5. ADHD research pioneer Dr. Joel Lubar reported “neurofeedback had not only decreased
impulsivity and distractibility, but even raised the IQ of these children ten to fifteen points.”
6. The Monastra Research Group reported “Historically, pharmacological treatments for
attention-deficit/hyperactivity disorder (ADHD) have been considered to be the only type of
interventions effective for reducing the core symptoms of this condition. However, during the
past three decades, a series of case and controlled group studies examining the effects of
EEG biofeedback have reported improved attention and behavioral control, increased
cortical activation on quantitative electroencephalographic examination, and gains on tests
of intelligence and academic achievement in response to this type of treatment.”

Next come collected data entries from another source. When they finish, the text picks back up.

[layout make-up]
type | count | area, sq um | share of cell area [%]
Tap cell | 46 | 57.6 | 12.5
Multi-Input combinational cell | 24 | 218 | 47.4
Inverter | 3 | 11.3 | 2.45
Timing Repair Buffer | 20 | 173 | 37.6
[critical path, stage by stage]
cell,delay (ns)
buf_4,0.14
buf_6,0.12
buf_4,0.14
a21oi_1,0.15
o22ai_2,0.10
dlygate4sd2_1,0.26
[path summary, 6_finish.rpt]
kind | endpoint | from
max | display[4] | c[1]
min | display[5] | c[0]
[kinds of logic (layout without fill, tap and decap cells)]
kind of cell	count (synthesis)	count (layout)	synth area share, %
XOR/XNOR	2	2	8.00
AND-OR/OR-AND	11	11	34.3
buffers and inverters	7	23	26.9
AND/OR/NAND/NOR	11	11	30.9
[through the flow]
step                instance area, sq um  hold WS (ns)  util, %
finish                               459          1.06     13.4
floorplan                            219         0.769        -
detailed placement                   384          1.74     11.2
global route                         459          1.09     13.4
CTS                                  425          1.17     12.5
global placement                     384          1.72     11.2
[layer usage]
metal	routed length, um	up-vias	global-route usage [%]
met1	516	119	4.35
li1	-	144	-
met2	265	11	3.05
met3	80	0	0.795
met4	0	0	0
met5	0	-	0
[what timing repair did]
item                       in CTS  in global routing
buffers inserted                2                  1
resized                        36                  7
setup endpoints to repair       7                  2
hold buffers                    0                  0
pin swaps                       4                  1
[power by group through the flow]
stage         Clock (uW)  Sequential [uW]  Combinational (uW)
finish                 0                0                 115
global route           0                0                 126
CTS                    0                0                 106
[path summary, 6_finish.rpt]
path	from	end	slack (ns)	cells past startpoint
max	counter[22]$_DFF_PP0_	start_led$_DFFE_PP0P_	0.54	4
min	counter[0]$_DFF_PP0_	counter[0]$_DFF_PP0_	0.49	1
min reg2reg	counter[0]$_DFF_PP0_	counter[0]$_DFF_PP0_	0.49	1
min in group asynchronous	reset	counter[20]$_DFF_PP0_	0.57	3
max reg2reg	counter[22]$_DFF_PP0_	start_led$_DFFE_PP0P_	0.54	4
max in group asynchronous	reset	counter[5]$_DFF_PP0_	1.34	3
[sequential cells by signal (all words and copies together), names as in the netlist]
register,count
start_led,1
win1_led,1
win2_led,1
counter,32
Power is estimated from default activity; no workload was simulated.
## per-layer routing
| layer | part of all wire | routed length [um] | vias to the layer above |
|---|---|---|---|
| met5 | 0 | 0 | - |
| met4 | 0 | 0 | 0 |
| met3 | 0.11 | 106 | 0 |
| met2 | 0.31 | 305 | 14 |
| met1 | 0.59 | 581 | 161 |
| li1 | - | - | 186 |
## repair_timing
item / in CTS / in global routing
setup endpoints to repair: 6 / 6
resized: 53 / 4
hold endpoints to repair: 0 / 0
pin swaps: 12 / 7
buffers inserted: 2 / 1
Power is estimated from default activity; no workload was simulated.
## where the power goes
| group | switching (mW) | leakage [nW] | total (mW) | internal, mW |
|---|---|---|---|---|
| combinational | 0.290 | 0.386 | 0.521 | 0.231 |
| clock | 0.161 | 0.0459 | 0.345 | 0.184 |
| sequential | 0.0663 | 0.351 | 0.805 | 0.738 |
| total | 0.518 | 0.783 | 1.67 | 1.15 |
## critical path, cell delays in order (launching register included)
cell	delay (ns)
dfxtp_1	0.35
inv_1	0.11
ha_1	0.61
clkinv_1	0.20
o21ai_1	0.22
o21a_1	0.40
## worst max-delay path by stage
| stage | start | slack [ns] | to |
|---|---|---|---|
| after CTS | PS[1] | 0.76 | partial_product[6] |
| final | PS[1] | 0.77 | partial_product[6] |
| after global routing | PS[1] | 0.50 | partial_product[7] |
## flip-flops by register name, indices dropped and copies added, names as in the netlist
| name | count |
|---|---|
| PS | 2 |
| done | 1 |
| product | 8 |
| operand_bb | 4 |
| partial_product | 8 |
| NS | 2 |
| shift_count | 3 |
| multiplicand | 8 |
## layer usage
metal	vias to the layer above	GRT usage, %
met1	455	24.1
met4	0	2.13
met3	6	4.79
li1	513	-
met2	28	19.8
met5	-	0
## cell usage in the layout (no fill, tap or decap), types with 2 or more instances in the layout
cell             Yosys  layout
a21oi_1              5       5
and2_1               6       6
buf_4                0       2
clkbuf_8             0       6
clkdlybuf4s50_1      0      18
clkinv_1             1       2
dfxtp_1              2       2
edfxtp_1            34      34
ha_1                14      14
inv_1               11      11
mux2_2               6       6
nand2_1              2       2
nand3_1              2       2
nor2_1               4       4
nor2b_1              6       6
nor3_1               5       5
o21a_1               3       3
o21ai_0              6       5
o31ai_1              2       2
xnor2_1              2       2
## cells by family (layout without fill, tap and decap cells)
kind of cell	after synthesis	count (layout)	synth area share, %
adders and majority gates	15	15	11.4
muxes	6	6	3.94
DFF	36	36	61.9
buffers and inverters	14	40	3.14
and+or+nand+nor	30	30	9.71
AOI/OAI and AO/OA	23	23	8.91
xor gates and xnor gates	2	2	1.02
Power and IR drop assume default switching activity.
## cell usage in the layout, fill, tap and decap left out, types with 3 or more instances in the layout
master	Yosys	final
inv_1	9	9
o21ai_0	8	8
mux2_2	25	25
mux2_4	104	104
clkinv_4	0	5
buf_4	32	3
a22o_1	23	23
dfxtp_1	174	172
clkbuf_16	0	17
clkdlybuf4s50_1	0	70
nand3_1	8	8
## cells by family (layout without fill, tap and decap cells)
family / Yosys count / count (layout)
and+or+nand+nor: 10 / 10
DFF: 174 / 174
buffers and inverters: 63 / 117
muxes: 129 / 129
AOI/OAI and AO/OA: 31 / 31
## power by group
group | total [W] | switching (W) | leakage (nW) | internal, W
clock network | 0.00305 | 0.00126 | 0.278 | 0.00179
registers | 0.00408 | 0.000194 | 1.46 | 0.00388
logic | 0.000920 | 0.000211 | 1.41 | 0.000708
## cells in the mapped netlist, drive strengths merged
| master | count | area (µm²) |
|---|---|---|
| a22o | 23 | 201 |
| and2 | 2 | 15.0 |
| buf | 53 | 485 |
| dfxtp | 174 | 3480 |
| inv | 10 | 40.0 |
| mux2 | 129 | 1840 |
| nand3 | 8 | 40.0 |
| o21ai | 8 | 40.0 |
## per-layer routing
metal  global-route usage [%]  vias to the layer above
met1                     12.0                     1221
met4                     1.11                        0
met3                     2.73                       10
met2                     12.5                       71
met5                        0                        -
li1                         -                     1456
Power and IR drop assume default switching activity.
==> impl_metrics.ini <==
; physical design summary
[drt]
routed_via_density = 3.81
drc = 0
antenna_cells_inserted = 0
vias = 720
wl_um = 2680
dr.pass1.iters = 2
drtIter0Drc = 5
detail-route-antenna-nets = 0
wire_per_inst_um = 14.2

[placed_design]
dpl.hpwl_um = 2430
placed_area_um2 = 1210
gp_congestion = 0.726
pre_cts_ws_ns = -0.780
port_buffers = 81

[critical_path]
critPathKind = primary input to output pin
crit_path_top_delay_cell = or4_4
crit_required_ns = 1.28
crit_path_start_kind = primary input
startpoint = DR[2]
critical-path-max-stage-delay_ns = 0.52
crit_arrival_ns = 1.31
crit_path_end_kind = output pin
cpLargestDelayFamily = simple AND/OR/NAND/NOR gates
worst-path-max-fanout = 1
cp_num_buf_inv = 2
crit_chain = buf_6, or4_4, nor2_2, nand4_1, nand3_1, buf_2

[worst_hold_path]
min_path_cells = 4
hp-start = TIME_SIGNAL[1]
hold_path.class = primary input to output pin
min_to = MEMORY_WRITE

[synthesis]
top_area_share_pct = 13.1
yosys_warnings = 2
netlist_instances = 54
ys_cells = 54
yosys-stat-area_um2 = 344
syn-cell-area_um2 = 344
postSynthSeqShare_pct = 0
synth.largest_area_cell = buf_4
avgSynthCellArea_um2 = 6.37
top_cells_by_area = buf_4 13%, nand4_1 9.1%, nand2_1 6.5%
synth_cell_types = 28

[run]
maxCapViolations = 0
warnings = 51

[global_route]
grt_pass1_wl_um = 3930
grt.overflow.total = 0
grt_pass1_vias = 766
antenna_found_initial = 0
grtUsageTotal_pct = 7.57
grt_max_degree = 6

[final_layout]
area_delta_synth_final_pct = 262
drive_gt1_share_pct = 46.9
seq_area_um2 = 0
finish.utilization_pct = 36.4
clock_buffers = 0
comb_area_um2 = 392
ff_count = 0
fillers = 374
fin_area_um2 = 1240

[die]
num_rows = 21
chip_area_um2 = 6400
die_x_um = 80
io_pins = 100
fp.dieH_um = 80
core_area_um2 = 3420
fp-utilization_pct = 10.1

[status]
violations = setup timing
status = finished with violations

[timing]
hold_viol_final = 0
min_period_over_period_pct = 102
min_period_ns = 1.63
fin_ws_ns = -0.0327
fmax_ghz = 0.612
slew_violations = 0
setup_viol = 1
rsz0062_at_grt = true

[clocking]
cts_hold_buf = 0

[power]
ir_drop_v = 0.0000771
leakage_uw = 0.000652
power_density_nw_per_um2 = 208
==> config.mk <==
export PLATFORM = sky130hd
export DESIGN_NAME = time_signals
export DESIGN_NICKNAME = time_signals
export VERILOG_FILES = /design/flow/design.v
export SDC_FILE = /design/flow/constraint.sdc
export NUM_CORES = 4
export LEC_CHECK = 1
export CORE_AREA = 10 10 90 90
export DIE_AREA = 0 0 100 100
==> constraint.sdc <==
current_design time_signals

set clk_period 1.8
set clk_io_pct 0.2

create_clock -name clk0 -period $clk_period [get_ports {CLK}]

set non_clock_inputs [all_inputs -no_clocks]
set_input_delay [expr $clk_period * $clk_io_pct] -clock clk0 $non_clock_inputs
set_output_delay [expr $clk_period * $clk_io_pct] -clock clk0 [all_outputs]
==> design.v <==
module decoder #(parameter n=4)(
	input [n-1:0]INP,
	output reg [2**n-1:0] OUT
);
always@(*)
begin
	case(INP)
		0:  OUT <=16'h1;
		1:  OUT <=16'h2;
		2:  OUT <=16'h4;
		3:  OUT <=16'h8;
		4:  OUT <=16'h10;
		5:  OUT <=16'h20;
		6:  OUT <=16'h40;
		7:  OUT <=16'h80;
		8:  OUT <=16'h100;
		9:  OUT <=16'h200;
		10: OUT <=16'h400;
		11: OUT <=16'h800;
		12: OUT <=16'h1000;
		13: OUT <=16'h2000;
		14: OUT <=16'h4000;
		15: OUT <=16'h8000;
	endcase
end
endmodule
module sequence_counter #(parameter WIDTH=4)(
  input CLK,RESET,
  input INC,
  output reg [WIDTH-1:0] COUNT
  );
always@(posedge CLK) 
begin
    if(RESET)     
      COUNT <= 0;
    else if(INC)
      COUNT <= COUNT + 1;
  end
endmodule 
module time_signals(
		input RESET, CLK, INC,
		output [15:0] TIME_SIGNAL,
		output [3:0] OUT_SQ
);
	wire clr;
	wire [3:0]  COUNT;
	assign clr = RESET;  
	sequence_counter sc (.CLK(CLK), .RESET(RESET), .COUNT(COUNT), .INC(INC));	
	assign OUT_SQ = COUNT;
	decoder dec (.INP(COUNT), .OUT(TIME_SIGNAL));
endmodule
==> run.sh <==
#!/bin/bash
# OpenROAD 26Q1-2900-gdf79404cd8, Yosys 0.63+post, stock flow scripts
make -C /OpenROAD-flow-scripts/flow DESIGN_CONFIG=/design/flow/config.mk WORK_HOME=/design/flow/orfs finish
==> deck_impl_summary.md <==
Flow Results at a Glance

Synth
  • Mean Syn Cell Area: 10.8 um^2
  • Ys flops: 20
  • Cell type with the largest total area: dfxtp_1
  • Mapped Cells: 70
  • Yosys Instances: 70
  • Yosys Warn Count: 2
  • Cell area leaders: dfxtp_1 (53%), nor2_1 (7.5%), and3b_2 (4.0%)
  • Post-Synthesis Cell Area: 754 um^2
  • Sequential cell area fraction in the yosys report: 0.531
  • Cell Type Count: 22
  • Top area contributor share: 0.531
  • Yosys chip area: 754 um^2

Die
  • Die Span X: 100 um
  • Chip footprint: 0.0100 mm^2
  • IO Count: 23
  • FP Core Util: 0.120
  • Height of the die: 100 um
  • Core Area: 0.00628 mm^2
  • Rows: 29

Place
  • IO Port Bufs: 22
  • Gp weighted congestion: 0.862
  • Post-Place Setup Slack: 23.6 ps
  • Post-DP HPWL: 1540 um

Critical path
  • Largest delay contributor family on the critical path: flip-flops
  • Critical path buffers and inverters: 1
  • Critical path fanouts, max: 12
  • CP arrival: 1360 ps
  • Critical Path Sink Type: output pin
  • Crit path from: sc.COUNT[0]
  • WS Path Type: register to output pin
  • Slowest stage delay, CP: 570 ps
  • Critical Path RT: 1440 ps
  • CP Launch Type: register
  • CP Cell Sequence: clkdlybuf4s50_1
  • Worst R2R Start: sc.COUNT[0]
  • Crit path max-delay cell type: dfxtp_1

Timing
  • Worst-margin pin slew: 400 ps
  • RSZ-0062 raised after global routing: no
  • Fin crit period: 1720 ps
  • Fin. Hold Viols: 0
  • Slew Limit Fails: 0
  • TNS Setup: 0 ps
  • Setup-failing EPs final: 0
  • Achievable Freq: 0.580 GHz
  • Final worst setup slack: 76.6 ps
  • Worst clock skew: 3.64 ps
  • Max-slew headroom: 0.733
  • Cycle use final: 0.957

Cells and area
  • Fill count: 688
  • Layout area overhead: 52.6%
  • Fin util: 0.183
  • Share of cells above drive strength 1: 0.194

Clocking
  • CTS sink cnt: 20
  • Hold Buf Count CTS: 0
  • CTS tree: built
  • Root buf cell: clkbuf_8
  • Longest Clk Path Bufs: 2
  • Worst-skew pair later-pin latency: 250 ps
  • Clock Pin Slew Worst Setup and Hold Paths: 70 ps
  • H-tree levels: 1
  • CTS Buf Count: 3

Min path
  • Hold crit path type: register to register
  • Worst Hold Launch: sc.COUNT[1]

Drt
  • DR pass1 iterations: 3
  • WL final: 1900 um
  • Vias per cell: 3.30
  • DRC: 0
  • WL/cell: 10.9 um
  • Final ANT Viol Nets: 0
  • Ant. Diodes: 0
  • Via count: 577
  • DR iter-0 viols: 28

Run status
  • Status: completed

Global route
  • Initial antenna violation count: 0
  • Largest net degree at the start of global routing: 13
  • Gr ovfl total: 0
  • First-pass GRT wire length: 3070 um
  • Total global-route track usage: 0.0391
  • Vias in the first global route: 600

Power and ir drop
  • Max IR drop VDD: 0.000316 V
  • Leakage dissipation: 0.443 nW
  • PwrDens: 779 mW/mm^2

Job
  • Total tool warning count: 25
  • MaxCap Viol Count: 0
==> synth_stat cells <==
cell       instances
nor3b_1            3
inv_1              3
o21ai_2            1
nor2_1            15
mux2i_4            1
xnor2_1            1
a21bo_2            1
buf_6              2
o221ai_1           3
inv_4              1
ha_1               1
and2b_2            1
a21boi_2           1
dfxtp_1           20
o2111ai_1          3
and3_1             1
a311oi_1           1
nor3_1             5
mux2i_1            1
and3b_2            3
nand4_2            1
nand3b_1           1
==> cell type report <==
type / count / area, um^2 / area share
Tap cell: 77 / 96.3 / 0.0837
Sequential cell: 20 / 400 / 0.348
Multi-Input combinational cell: 44 / 319 / 0.277
Clock buffer: 4 / 55.1 / 0.0478
Timing Repair Buffer: 26 / 263 / 0.228
Inverter: 4 / 17.5 / 0.0152
==> logic make-up (layout without fill, tap and decap cells) <==
kind of cell / Yosys count / after routing / synth area share
AND-OR/OR-AND: 10 / 10 / 0.121
adder cells (fa/ha/maj): 1 / 1 / 0.0166
AND/OR/NAND/NOR: 30 / 30 / 0.224
flip-flops: 20 / 20 / 0.531
buffers and inverters: 6 / 34 / 0.0531
multiplexers: 2 / 2 / 0.0431
XOR/XNOR: 1 / 1 / 0.0116
==> metal layers <==
metal,GRT usage,share of wire,up-vias
met5,0,0,-
met4,0.00109,0,0
met3,0.0278,0.13,0
met2,0.0612,0.45,16
met1,0.0454,0.42,256
li1,-,-,305
==> power breakdown <==
part | switching (mW) | total [mW] | internal [mW]
registers | 0.0149 | 0.470 | 0.455
clock network | 0.137 | 0.331 | 0.194
logic | 0.0396 | 0.0957 | 0.0561
total | 0.191 | 0.897 | 0.706
==> stage by stage <==
stage	cell area, um^2	hold WS, ps	cells	power, mW
floorplan	754	432	70	0.526
global placement	1090	625	171	0.574
detailed placement	1090	637	171	0.574
CTS	1150	653	175	0.906
global route	1150	698	175	0.950
finish	1150	641	175	0.897
==> flip-flops by register name (all words and copies together), names as in the netlist <==
name and flops:
TIME_SIGNAL 16, sc.COUNT 4
==> path summary, 6_finish.rpt <==
kind / endpoint / slack [ps] / depth (start not counted)
max reg2reg: TIME_SIGNAL[10] / 180 / 4
min: sc.COUNT[1] / 640 / 2
max: OUT_SQ[0] / 80 / 1
min reg2reg: sc.COUNT[1] / 640 / 2
==> cell usage in the layout (no fill, tap or decap) <==
cell and count:
inv_1 3, inv_4 1, o221ai_1 3, and2b_2 1, nor3b_2 1, nor2_1 15, a311oi_1 1, dfxtp_1 20
nor3b_1 2, o21ai_2 1, mux2i_4 1, nand3b_1 1, and3_1 1, clkbuf_8 4, and3b_2 3, clkdlybuf4s50_1 22
buf_4 3, ha_1 1, a21bo_2 1, mux2i_1 1, o2111ai_1 3, a21boi_2 1, nand4_2 1, nor3_1 5
xnor2_1 1, buf_12 1
==> timing repair <==
item,4_1_cts,5_1_grt
buffers inserted,0,0
hold endpoints to repair,0,0
gates resized,0,1
setup endpoints to repair,0,4
No activity file was given, so power comes from the tool's default toggle rates.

7. In a paper by Dr. Katie Campbell Daley, she reported “Parents interested in nonpsychopharmacologic
treatment can pursue the use of complementary and alternative
therapy. The therapy most promising by recent clinical trials appears to be EEG
biofeedback.”
8. The Fuchs Research Group reported “Clinical trials have suggested that neurofeedback
may be efficient in treating attention-deficit/hyperactivity disorder (ADHD).”
9. The Fox Research Group reported: “Current research has shown that neurofeedback, or
EEG biofeedback as it is sometimes called, is a viable alternative treatment for ADHD.”
10. The Kaiser and Scott Research Group found neurofeedback helped re-mediate ADD cases.